Whether you plan to run a marathon or not, life and business sometimes feel like one. You have been working at gaining new clients, customers or patients for what seems like an eternity and still have not hitting your target number.
Or maybe you have been working on getting a relationship that has been strained back to health, but feeling like you are still at ground zero.
Using a “millimeter approach” will often get you closer to your goals. Here is why.
Many of us (me included) set these gigantic goals. We are independent, determined people with big dreams and therefore have these huge goals that require massive action taken in a big way.

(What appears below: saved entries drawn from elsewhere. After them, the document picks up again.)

What follows belongs to an exercise in optimizing a design on an open flow for small area, a short achievable clock period and few clock cycles per item; a production flow would make more cautious choices.
Function was checked by simulation only, so behaviour that the tests miss may differ from the original.
Power is estimated from default activity; no workload was simulated.

==> design.v <==
`timescale 1ns / 1ps
package cdq_pkg;
	localparam int DATA_W = 32;
	localparam int CMD_W  = 3;
	localparam int STAT_W = 2;
	localparam int OCC_W  = 5;
	localparam logic [CMD_W-1:0] CMD_PUSH_FRONT = 3'd0;
	localparam logic [CMD_W-1:0] CMD_PUSH_REAR  = 3'd1;
	localparam logic [CMD_W-1:0] CMD_POP_FRONT  = 3'd2;
	localparam logic [CMD_W-1:0] CMD_POP_REAR   = 3'd3;
	localparam logic [CMD_W-1:0] CMD_QUERY      = 3'd4;
	localparam logic [STAT_W-1:0] ST_DONE  = 2'd0;
	localparam logic [STAT_W-1:0] ST_FULL  = 2'd1;
	localparam logic [STAT_W-1:0] ST_EMPTY = 2'd2;
	typedef struct packed {
		logic [CMD_W-1:0]         cmd;
		logic signed [DATA_W-1:0] push_value;
	} cdq_req_t;
	typedef struct packed {
		logic [STAT_W-1:0]        status;
		logic signed [DATA_W-1:0] popped_value;
		logic signed [DATA_W-1:0] front_value;
		logic signed [DATA_W-1:0] rear_value;
		logic [OCC_W-1:0]         occupancy;
		logic                     is_empty;
		logic                     is_full;
	} cdq_rsp_t;
	typedef enum logic {
		CDQ_IDLE,
		CDQ_POP
	} cdq_state_t;
endpackage
`timescale 1ns / 1ps
module cdq_ram #(
	parameter int DEPTH = 16,
	parameter int AW    = 4
) (
	input  logic              clk,
	input  logic              we,
	input  logic [AW-1:0]     waddr,
	input  logic [cdq_pkg::DATA_W-1:0] wdata,
	input  logic              re,
	input  logic [AW-1:0]     raddr,
	output logic [cdq_pkg::DATA_W-1:0] rdata
);
	logic [cdq_pkg::DATA_W-1:0] mem [DEPTH];
	logic [cdq_pkg::DATA_W-1:0] rdata_q;
	always_ff @(posedge clk) begin
		if (we) begin
			mem[waddr] <= wdata;
		end
	end
	always_ff @(posedge clk) begin
		if (re) begin
			rdata_q <= mem[raddr];
		end
	end
	assign rdata = rdata_q;
endmodule
`timescale 1ns / 1ps
module cdq_ctrl #(
	parameter int DEPTH = 16,
	parameter int AW    = 4
) (
	input  logic              clk,
	input  logic              arst_n,
	input  logic              req_valid,
	output logic              req_ready,
	input  cdq_pkg::cdq_req_t          req,
	output logic              res_valid,
	input  logic              res_ready,
	output cdq_pkg::cdq_rsp_t          res,
	output logic              we,
	output logic [AW-1:0]     waddr,
	output logic [cdq_pkg::DATA_W-1:0] wdata,
	output logic              re,
	output logic [AW-1:0]     raddr,
	input  logic [cdq_pkg::DATA_W-1:0] rdata
);
	localparam int CW = $clog2(DEPTH + 1);
	localparam logic [AW-1:0] LAST_IDX = AW'(DEPTH - 1);
	localparam logic [CW-1:0] FULL_CNT = CW'(DEPTH);
	cdq_pkg::cdq_state_t state_q, state_d;
	logic [AW-1:0] head_q, head_d, tail_q, tail_d;
	logic [CW-1:0] count_q, count_d;
	logic signed [cdq_pkg::DATA_W-1:0] front_q, front_d, rear_q, rear_d;
	logic signed [cdq_pkg::DATA_W-1:0] popped_q, popped_d, popped_w;
	logic pop_front_q, pop_front_d;
	logic [cdq_pkg::STAT_W-1:0] status_w;
	logic [AW-1:0] head_next, head_prev, tail_next, tail_prev;
	logic is_full_now, is_empty_now, is_push;
	assign head_next = (head_q == LAST_IDX) ? '0 : head_q + 1'b1;
	assign head_prev = (head_q == '0) ? LAST_IDX : head_q - 1'b1;
	assign tail_next = (tail_q == LAST_IDX) ? '0 : tail_q + 1'b1;
	assign tail_prev = (tail_q == '0) ? LAST_IDX : tail_q - 1'b1;
	assign is_full_now  = (count_q == FULL_CNT);
	assign is_empty_now = (count_q == '0);
	assign is_push      = (req.cmd == cdq_pkg::CMD_PUSH_FRONT);
	assign req_ready = (state_q == cdq_pkg::CDQ_IDLE) && res_ready;
	always_ff @(posedge clk or negedge arst_n) begin
		if (!arst_n) begin
			state_q <= cdq_pkg::CDQ_IDLE;
			head_q  <= '0;
			tail_q  <= '0;
			count_q <= '0;
		end else begin
			state_q <= state_d;
			head_q  <= head_d;
			tail_q  <= tail_d;
			count_q <= count_d;
		end
	end
	always_ff @(posedge clk) begin
		front_q     <= front_d;
		rear_q      <= rear_d;
		popped_q    <= popped_d;
		pop_front_q <= pop_front_d;
	end
	always_comb begin
		state_d     = state_q;
		head_d      = head_q;
		tail_d      = tail_q;
		count_d     = count_q;
		front_d     = front_q;
		rear_d      = rear_q;
		popped_d    = popped_q;
		pop_front_d = pop_front_q;
		popped_w    = '0;
		status_w    = cdq_pkg::ST_DONE;
		res_valid   = 1'b0;
		we          = 1'b0;
		waddr       = head_q;
		wdata       = $unsigned(req.push_value);
		re          = 1'b0;
		raddr       = head_next;
		case (state_q)
			cdq_pkg::CDQ_IDLE: begin
				if (req_valid && req_ready) begin
					res_valid = 1'b1;
					case (req.cmd)
						cdq_pkg::CMD_PUSH_FRONT, cdq_pkg::CMD_PUSH_REAR: begin
							if (is_full_now) begin
								status_w = cdq_pkg::ST_FULL;
							end else if (is_empty_now) begin
								head_d  = '0;
								tail_d  = '0;
								we      = 1'b1;
								waddr   = '0;
								front_d = req.push_value;
								rear_d  = req.push_value;
								count_d = count_q + 1'b1;
							end else if (is_push) begin
								head_d  = head_prev;
								we      = 1'b1;
								waddr   = head_prev;
								front_d = req.push_value;
								count_d = count_q + 1'b1;
							end else begin
								tail_d  = tail_next;
								we      = 1'b1;
								waddr   = tail_next;
								rear_d  = req.push_value;
								count_d = count_q + 1'b1;
							end
						end
						cdq_pkg::CMD_POP_FRONT, cdq_pkg::CMD_POP_REAR: begin
							if (is_empty_now) begin
								status_w = cdq_pkg::ST_EMPTY;
							end else if (count_q == CW'(1)) begin
								popped_w = (req.cmd == cdq_pkg::CMD_POP_FRONT) ? front_q : rear_q;
								count_d  = '0;
							end else begin
								res_valid   = 1'b0;
								re          = 1'b1;
								count_d     = count_q - 1'b1;
								state_d     = cdq_pkg::CDQ_POP;
								pop_front_d = (req.cmd == cdq_pkg::CMD_POP_FRONT);
								if (req.cmd == cdq_pkg::CMD_POP_FRONT) begin
									popped_d = front_q;
									head_d   = head_next;
									raddr    = head_next;
								end else begin
									popped_d = rear_q;
									tail_d   = tail_prev;
									raddr    = tail_prev;
								end
							end
						end
						default: begin
							status_w = cdq_pkg::ST_DONE;
						end
					endcase
				end
			end
			cdq_pkg::CDQ_POP: begin
				res_valid = 1'b1;
				popped_w  = popped_q;
				if (pop_front_q) begin
					front_d = $signed(rdata);
				end else begin
					rear_d = $signed(rdata);
				end
				if (res_ready) begin
					state_d = cdq_pkg::CDQ_IDLE;
				end
			end
			default: begin
				state_d = cdq_pkg::CDQ_IDLE;
			end
		endcase
	end
	always_comb begin
		res.status       = status_w;
		res.popped_value = popped_w;
		res.front_value  = (count_d == '0) ? '0 : front_d;
		res.rear_value   = (count_d == '0) ? '0 : rear_d;
		res.occupancy    = cdq_pkg::OCC_W'(count_d);
		res.is_empty     = (count_d == '0);
		res.is_full      = (count_d == FULL_CNT);
	end
endmodule
`timescale 1ns / 1ps
module circular_deque #(
	parameter int DEPTH = 16
) (
	input  logic     clk,
	input  logic     arst_n,
	input  logic     req_valid,
	output logic     req_ready,
	input  cdq_pkg::cdq_req_t req,
	output logic     rsp_valid,
	input  logic     rsp_ready,
	output cdq_pkg::cdq_rsp_t rsp
);
	localparam int AW = $clog2(DEPTH);
	logic              res_valid, res_ready;
	cdq_pkg::cdq_rsp_t          res;
	logic              we, re;
	logic [AW-1:0]     waddr, raddr;
	logic [cdq_pkg::DATA_W-1:0] wdata, rdata;
	logic              out_valid_q;
	cdq_pkg::cdq_rsp_t          out_q;
	cdq_ctrl #(
		.DEPTH (DEPTH),
		.AW    (AW)
	) u_ctrl (
		.clk       (clk),
		.arst_n    (arst_n),
		.req_valid (req_valid),
		.req_ready (req_ready),
		.req       (req),
		.res_valid (res_valid),
		.res_ready (res_ready),
		.res       (res),
		.we        (we),
		.waddr     (waddr),
		.wdata     (wdata),
		.re        (re),
		.raddr     (raddr),
		.rdata     (rdata)
	);
	cdq_ram #(
		.DEPTH (DEPTH),
		.AW    (AW)
	) u_ram (
		.clk   (clk),
		.we    (we),
		.waddr (waddr),
		.wdata (wdata),
		.re    (re),
		.raddr (raddr),
		.rdata (rdata)
	);
	assign res_ready = !out_valid_q || rsp_ready;
	always_ff @(posedge clk or negedge arst_n) begin
		if (!arst_n) begin
			out_valid_q <= 1'b0;
		end else if (res_ready) begin
			out_valid_q <= res_valid;
		end
	end
	always_ff @(posedge clk) begin
		if (res_valid && res_ready) begin
			out_q <= res;
		end
	end
	assign rsp_valid = out_valid_q;
	assign rsp       = out_q;
endmodule
`timescale 1ns / 1ps
module deque_top (
	input  logic        clk,
	input  logic        arst_n,
	input  logic        req_valid,
	output logic        req_ready,
	input  logic [2:0]  req_cmd,
	input  logic [31:0] req_value,
	output logic        rsp_valid,
	input  logic        rsp_ready,
	output logic [1:0]  rsp_status,
	output logic [31:0] rsp_popped,
	output logic [31:0] rsp_front,
	output logic [31:0] rsp_rear,
	output logic [4:0]  rsp_occupancy,
	output logic        rsp_empty,
	output logic        rsp_full
);
	cdq_pkg::cdq_req_t req;
	cdq_pkg::cdq_rsp_t rsp;
	assign req.cmd        = req_cmd;
	assign req.push_value = req_value;
	circular_deque #(
		.DEPTH (16)
	) u_deque (
		.clk       (clk),
		.arst_n    (arst_n),
		.req_valid (req_valid),
		.req_ready (req_ready),
		.req       (req),
		.rsp_valid (rsp_valid),
		.rsp_ready (rsp_ready),
		.rsp       (rsp)
	);
	assign rsp_status    = rsp.status;
	assign rsp_popped    = rsp.popped_value;
	assign rsp_front     = rsp.front_value;
	assign rsp_rear      = rsp.rear_value;
	assign rsp_occupancy = rsp.occupancy;
	assign rsp_empty     = rsp.is_empty;
	assign rsp_full      = rsp.is_full;
endmodule
==> run.sh <==
#!/bin/bash
# synth_recipe.tcl (not shown) runs the flow's synth.tcl, then flattens the netlist and writes it again
# the make line also repeats each setting of config.mk as NAME=value (left out here)
make -C /OpenROAD-flow-scripts/flow DESIGN_CONFIG=/design/flow/config.mk WORK_HOME=/design/flow/orfs CLKGATE_MAP_FILE= SYNTH_SCRIPT=/design/flow/synth_recipe.tcl finish
==> config.mk <==
export PLATFORM = sky130hd
export DESIGN_NAME = deque_top
export DESIGN_NICKNAME = deque_top
export VERILOG_FILES = /design/flow/design.v
export SDC_FILE = /design/flow/constraint.sdc
export NUM_CORES = 4
export LEC_CHECK = 0
export CAP_MARGIN = 20
export CORE_MARGIN = 2
export CORE_UTILIZATION = 40
export SLEW_MARGIN = 20
==> constraint.sdc <==
create_clock -name core_clock -period 5.0 [get_ports {clk}]
set_input_delay 1.0000 -clock core_clock [delete_from_list [all_inputs] [get_ports {clk}]]
set_output_delay 1.0000 -clock core_clock [all_outputs]
set_load 0.01 [all_outputs]
==> results.txt <==
## through the flow
| stage | total power, W | setup WS, ns | cells |
|---|---|---|---|
| after floorplan | 0.0166 | 0.277 | 3177 |
| after global placement | 0.0205 | 0.518 | 4312 |
| after detailed placement | 0.0207 | 0.524 | 4312 |
| after CTS | 0.0268 | 1.17 | 4458 |
| after global routing | 0.0283 | 1.00 | 4459 |
| final | 0.0268 | 1.13 | 4459 |
## final cells by class
| type | count | area share, % |
|---|---|---|
| timing repair buffer | 253 | 6.14 |
| inverter | 46 | 0.407 |
| sequential | 761 | 52.2 |
| multi-input combinational | 2077 | 31.5 |
| clock inverter | 45 | 1.19 |
| tap | 1176 | 3.47 |
| clock buffer | 101 | 5.12 |
## synth_stat cells (all sizes together) (10+ instances only)
| library cell | number |
|---|---|
| a2111oi | 32 |
| a21oi | 156 |
| a221o | 31 |
| a22o | 33 |
| a31oi | 75 |
| a32oi | 62 |
| buf | 71 |
| clkbuf | 222 |
| dfrtp | 15 |
| dfxtp | 64 |
| edfxtp | 682 |
| inv | 46 |
| mux2 | 34 |
| mux2i | 195 |
| nand2 | 372 |
| nand2b | 100 |
| nand3 | 195 |
| nand4b | 63 |
| nor2 | 145 |
| nor2b | 71 |
| nor3 | 10 |
| o211ai | 97 |
| o21ai | 211 |
| o221ai | 96 |
| o22ai | 33 |
## worst reg2reg max path, delay by kind of cell (launching register included)
family                   cells  cell delay, ns
flip-flops                   1            0.51
buffers and inverters        2            0.63
AND/OR/NAND/NOR              3            1.10
adder cells (fa/ha/maj)      1            0.21
AO/OA/AOI/OAI                4            1.09
## worst max path at each step
stage / slack, ns / end / cells past startpoint
2_1_floorplan: 0.28 / u_deque.out_q[0] / 5
4_1_cts: 1.17 / u_deque.u_ram.rdata_q[11] / 9
6_report: 1.13 / u_deque.u_ram.rdata_q[11] / 9
3_5_place_dp: 0.52 / u_deque.u_ram.rdata_q[29] / 9
5_1_grt: 1.0 / u_deque.u_ram.rdata_q[3] / 10
3_3_place_gp: 0.52 / u_deque.u_ram.mem[13][8] / 9
## layer usage
layer,track usage [%],share of wire (%)
met1,31.0,42
met2,35.3,45
met3,3.88,9.1
met4,7.90,3.3
met5,0,0.012
## registers in the layout (all words and copies together) (netlist names), 4 cells and up
| signal | flops |
|---|---|
| u_deque.u_ctrl.popped_q | 32 |
| u_deque.out_q | 105 |
| u_deque.u_ram.rdata_q | 32 |
| u_deque.u_ctrl.tail_q | 4 |
| u_deque.u_ctrl.front_q | 32 |
| u_deque.u_ram.mem | 512 |
| u_deque.u_ctrl.head_q | 4 |
| u_deque.u_ctrl.rear_q | 32 |
| u_deque.u_ctrl.count_q | 5 |
## cell families after synthesis
kind of cell	after synthesis
XOR/XNOR	4
adder cells (fa/ha/maj)	8
AND/OR/NAND/NOR	977
AO/OA/AOI/OAI	859
multiplexers	229
flip-flops	761
buffers and inverters	339
## power breakdown
part	internal, W	leakage, nW	switching, W
sequential	0.00808	6.94	0.000551
clock	0.00344	1.31	0.00263
combinational	0.00433	5.47	0.00777
==> impl_metrics.ini <==
[outcome]
status = no timing/DRC/antenna violations

[placement]
place_congestion = 0.832
place_area_um2 = 39700
dp_hpwl_mm = 62.0
port_buffers = 145

[clock_tree]
cts.repair.resized = 0
clockRootBuffer = clkbuf_16
clockBufferDepth = 3
clock_sinks = 761
cts_max_level = 3
clk_pin_slew_ns = 0.06
cts_tree = built
cts-hold-fix-buffers = 0
cts_setup_buffers = 0
cts-buffers-inserted = 81
clkLatencyLatePin_ns = 0.66

[setup_path]
cp_data_arrival_time_ns = 4.24
worstSetupStartpointType = input port
r2r.worst_path.cells = 10
crit_type = input port to register
cpPeakStageDelay_ns = 0.64
cp_slowest_cell = or4b_1
cp-end-kind = register
crit_path_start = rsp_ready
r2r-end = u_deque.u_ram.rdata_q[4]
r2r-start = u_deque.u_ctrl.tail_q[0]
worstPathCellList = clkdlybuf4s50_1, nor2b_1, or4b_1, nor2_4, a31oi_4, buf_12, o21ai_0, o22ai_1, a221o_1
cp.required_ns = 5.37
cp.buffers_inverters = 2
crit_fanout = 36
r2r_slack_ns = 1.19
crit_family = simple AND/OR/NAND/NOR gates

[floorplan]
core_area_um2 = 90300
dieArea_um2 = 93900
core.rowCount = 110
die_w_um = 306
initial_core_util_pct = 40.5
die_height_um = 306
num_io_pins = 146

[finish]
fill_cells = 8068
layout_common_cells = edfxtp_1, nand2_1, nand3_1, o21ai_0, mux2i_1
drive_above_1_share_pct = 9.56
multi_input_area_um2 = 13400
post-route-util_pct = 47.0
register_area_um2 = 22100
final_common_cell = edfxtp_1
fin_area_um2 = 42400
num_antenna_cells = 0
area_delta_synth_final_pct = 16.0
final_nets = 3267

[min_path]
min_path_cells = 1
worstHoldStart = u_deque.u_ctrl.popped_q[31]
min_to = u_deque.out_q[102]
hold_class = register to register

[routing]
wl_per_cell_um = 24.1
route.detailed.drc = 0
vias = 27153
drt_iter0_markers = 3102
antenna_left = 0
viasPerCell = 6.09
drt_wl_total_mm = 107
first_pass_iters = 6

[power_and_ir_drop]
p_per_area_nw_per_um2 = 631
leakagePower_nw = 13.7
ir_drop_uv = 612

[synth]
synth_seq_cells = 761
yosys.area_share.simple_pct = 13.1
syn_inst = 3177
ys_types = 68
synth_top_area_share_pct = 56.0
synth_fp_nets = 3224
yosysTopAreaCell = edfxtp_1
synth_mux_area_share_pct = 6.38
yosys_warnings = 3
synthXorXnorAreaFrac_pct = 0.0958
synth_area_um2 = 36600
synth-compound-area-share_pct = 15.8
synth_top_family_by_area = compound AO/OA/AOI/OAI gates
async_reset_ff_share_pct = 1.97
post_synth.cell_area_avg_um2 = 11.5
yosys-top-cells-area = edfxtp_1, mux2i_1, nand2_1, dfxtp_1, nand3_1
synthFlopType = edfxtp_1
synth-adder-area-share_pct = 0.274
synth-edff-count = 682
synth_seq_area_share_pct = 60.5

[sta]
max_freq_mhz = 259
drv_slew = 0
rsz0062_at_grt = false
setup_violations = 0
timing.hold.ws_ns = 0.537
tightest_slew_ns = 1.13
fin_skew_ns = 0.0369
period_needed_ns = 3.87
hold_violations = 0
min_period_over_period_pct = 77.3
relSlewSlack_pct = 24.7
tns_ns = 0

[global_routing]
grt_pass1_wl_mm = 161
antenna_found_initial = 9
grt.total_usage_pct = 22.3
grt-ovfl-total = 0
grt_pass1_vias = 25638
grt_max_degree = 173

[run]
maxCapViolations = 0
Testbench counts, summed over its fixed seeds: cycles 63,194, commands 48,000.

## static timing again, ports no longer ideal
In the flow no input, the clock included, has a driving cell. The finished layout below was timed again as built, in two steps. Step 1, drivers: a clkbuf_16 drives clk and a buf_2 each remaining input, both assumed. Step 2 times the ports against the registers' clock, not the clock port: input delays grow and output delays shrink by t, the midpoint of the rising clock arrivals with the driver on. Slacks: no drivers / after step 1 / after step 2; pairs: no drivers / after step 1.
t, ns: 0.708
setup slack, ns: 1.134 / 1.173 / 0.465
clock arrival spread, ns: 0.039 / 0.039
pins driven straight from the clock port: 1
After both steps this run still meets setup and hold. The setup slack of this run moves by +0.039 ns with the drivers and by -0.669 ns with both steps.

The massive action in a big way can and will work. However, I often see people who train for a marathon going out on the weekend and trying to run 12 miles when they haven’t run much more than three miles before that. While it is possible, it often will be extremely painful, and there is the possibility of injury, which will keep you out of the real marathon event.
What I discovered in training for my marathon was that if I added just another mile each week to my running schedule, I would run 23 miles three weeks before the real event and do it without injury or pain. Plus I had the added advantage of knowing I could run 23 miles, so mentally I knew I could do 3.2 more miles that marathon day.
Yes, I had to prepare six months in advance to get all those miles in before the actual event, but I was totally open to put in the time because I knew it was the best way to get to my goal of finishing the marathon under five hours and going Christmas shopping with my daughter later that afternoon (versus being carried away on a stretcher in an ambulance).
So think of ways you can “a millimeter at a time” make those improvements to your business or relationships. You can always combine several millimeter approaches at once, but instead of huge steps which require extraordinary amounts of time, money and effort, try my marathon training approach adding one mile a week.